ABSTRACT

Diabetes is a chronic disease which is mainly caused due to high blood sugar levels over a prolonged period. An outcome of this disease is that our human body is unable to produce enough insulin and properly use the produced insulin. In some scenarios, it exhibits a combination of both of these conditions. As a result of this, the body is unable to get sugar from the blood into the cells resulting in high blood sugar levels. Some symptoms of high blood sugar (hyperglycaemia) are fatigue, nausea, vomiting, stomach pain, excessive dry mouth, increased heartbeats, frequent urination, fruity breath odour, increased thirst and increased hunger. The main form of sugar found in our blood is Glucose and further one of the prime energy sources. When the body encounters a lack of insulin, it causes the sugar levels to build up drastically in the bloodstream. If left untreated, diabetes can cause many complications. Some of the problems that are related to this are generally classified as acute and chronic, wherein acute complications have Hypoglycaemia, Hyperglycaemic Hyperosmolar State (HHS), Diabetic Ketoacidosis (DKA) and chronic complications include vision loss, kidney damage, nerve damage, heart and blood vessel disease, dental problems, hand and foot problems.
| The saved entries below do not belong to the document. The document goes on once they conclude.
$ cat config.mk
export PLATFORM = sky130hd
export DESIGN_NAME = bit_grid_viewer
export DESIGN_NICKNAME = d
export VERILOG_FILES = /design/src/rtl/bit_grid_viewer.sv
export SDC_FILE = /design/constraint.sdc
export NUM_CORES = 1
export LEC_CHECK = 0
export CORE_MARGIN = 5
export CORE_UTILIZATION = 53
export DETAILED_ROUTE_END_ITERATION = 8
export PLACE_DENSITY = 0.85
export SLEW_MARGIN = 20
export SYNTH_ARGS = -nofsm -noshare
export SYNTH_HDL_FRONTEND = slang
export SYNTH_SLANG_ARGS = --single-unit
$ cat constraint.sdc
create_clock -name clk -period 6.3 [get_ports clk]
set_input_delay 0.63 -clock clk [delete_from_list [all_inputs] [get_ports clk]]
set_output_delay 0.63 -clock clk [all_outputs]
set_load 0.05 [all_outputs]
The risk factor and severity of diabetes can be reduced significantly if a precise and early prediction is possible. The sturdy and precise prediction of this co-morbidity is a challenging task, due to a minimal number of labelled datasets as well as a cause of the presence of outliers in the diabetes datasets. In this literature, we are proposing a sturdy and robust framework for diabetes prediction where we have first done Data Collection, then Data Pre-processing, after that implemented Exploratory Data Analysis (EDA), Outliers Detection, Feature Selection, then further incorporated Data Standardization, Data Splitting and applied different Machine Learning (ML) classifiers on the data set, finally implemented K-fold Cross-validation and Hyperparameter tuning. Here, Random Forest Classifier has given us the highest accuracy of 99.3% and we have used this classifier for building the best predictive model.